Better housing for animals offers protection against both disease and predators (© FAO/EAHMI)
Better housing for animals offers protection against both disease and predators
© FAO/EAHMI

Bringing the concept of environmental health from human medicine to the farm, the UN Food and Agriculture Organization (FAO) has been helping the governments of the Philippines, Cambodia and Laos map and manage interactions between farm animals, the environment, and dangerous pathogens. In recent years it has been all too apparent that a poor living environment for livestock can foster diseases such as Avian Influenza, H1N1 and salmonella, making the environmental conditions of animal production an issue of urgent worldwide importance. As the source of some of the most dangerous outbreaks of recent years, South-East Asia is at the centre of this new global focus on animal health, which, in many cases, also represents a veterinary public health concern.

Farmers here have been micro-managing some environmental conditions on their own land for centuries, but other factors - such as water quality, zoning, and surveillance of disease outbreaks - must be dealt with on a larger scale. In either case, if disease control and sustainable development are to improve, the many interactions between farm animals and the environment must be understood, mapped, and addressed with unprecedented coordination and collective action.

Animals in their environment

The Philippines, Cambodia and Laos are working with FAO to establish just such a holistic approach through the Environmental Animal Health Management Initiative (EAHMI). Funding from the Government of Italy is supporting a combination of integrated animal disease management, improved animal husbandry and farm management practices, and better use of natural resources, all based on coordinated geographic information. Along the way the initiative is helping to define, in practice, the emerging field of environmental animal health management.

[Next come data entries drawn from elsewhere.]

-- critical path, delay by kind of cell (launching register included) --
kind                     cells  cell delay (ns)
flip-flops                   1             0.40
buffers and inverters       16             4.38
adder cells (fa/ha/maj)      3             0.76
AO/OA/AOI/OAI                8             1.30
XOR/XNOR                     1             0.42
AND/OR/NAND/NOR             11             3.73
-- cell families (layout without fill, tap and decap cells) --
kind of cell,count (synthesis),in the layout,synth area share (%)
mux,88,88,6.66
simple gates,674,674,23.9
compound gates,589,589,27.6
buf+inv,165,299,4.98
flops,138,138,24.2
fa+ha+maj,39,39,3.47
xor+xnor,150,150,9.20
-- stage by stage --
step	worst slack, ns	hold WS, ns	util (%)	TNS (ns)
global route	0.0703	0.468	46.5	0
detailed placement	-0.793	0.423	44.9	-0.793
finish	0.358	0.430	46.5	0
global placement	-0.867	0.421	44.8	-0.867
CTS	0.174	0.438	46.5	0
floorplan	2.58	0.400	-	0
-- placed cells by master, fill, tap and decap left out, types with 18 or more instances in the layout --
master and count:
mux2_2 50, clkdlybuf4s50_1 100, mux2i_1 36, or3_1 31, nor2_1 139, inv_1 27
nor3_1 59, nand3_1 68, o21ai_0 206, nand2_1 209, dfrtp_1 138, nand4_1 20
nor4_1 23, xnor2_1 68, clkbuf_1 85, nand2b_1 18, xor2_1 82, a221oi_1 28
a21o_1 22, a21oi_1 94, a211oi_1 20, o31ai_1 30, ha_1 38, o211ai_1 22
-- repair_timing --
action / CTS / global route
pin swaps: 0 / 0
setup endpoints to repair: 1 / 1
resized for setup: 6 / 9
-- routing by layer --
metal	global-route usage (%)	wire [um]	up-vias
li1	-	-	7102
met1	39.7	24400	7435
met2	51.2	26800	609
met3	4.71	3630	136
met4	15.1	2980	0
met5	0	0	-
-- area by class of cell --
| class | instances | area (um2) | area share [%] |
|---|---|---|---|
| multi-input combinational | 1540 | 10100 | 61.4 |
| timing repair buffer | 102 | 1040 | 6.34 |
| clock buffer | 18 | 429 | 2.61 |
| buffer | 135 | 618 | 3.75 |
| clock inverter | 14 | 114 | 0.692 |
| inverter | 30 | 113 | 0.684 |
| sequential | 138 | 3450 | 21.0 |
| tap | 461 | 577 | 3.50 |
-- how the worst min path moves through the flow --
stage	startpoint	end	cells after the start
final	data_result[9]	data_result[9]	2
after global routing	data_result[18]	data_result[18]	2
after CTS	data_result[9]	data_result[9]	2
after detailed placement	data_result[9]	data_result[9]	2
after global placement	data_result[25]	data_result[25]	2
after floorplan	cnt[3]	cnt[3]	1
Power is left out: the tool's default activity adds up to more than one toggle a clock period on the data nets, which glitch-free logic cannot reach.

Bio-digesters convert manure and farm waste into biogas for lighting and cooking (© Cambodia National Bio-digester Programme)
Bio-digesters convert manure and farm waste into biogas for lighting and cooking
© Cambodia National Bio-digester Programme

"The concept derives from 'environmental health' in human medicine, and originates from various discussions in FAO's Department of Animal Production and Health in Rome and Bangkok in the late 1990s and early 2000s," says project coordinator David Bourn. Environmental health encompasses all aspects of health and welfare that are determined by physical, chemical and biological factors external to the human body - or, in this case, the pig, chicken, water buffalo, cow or any other domestic animal.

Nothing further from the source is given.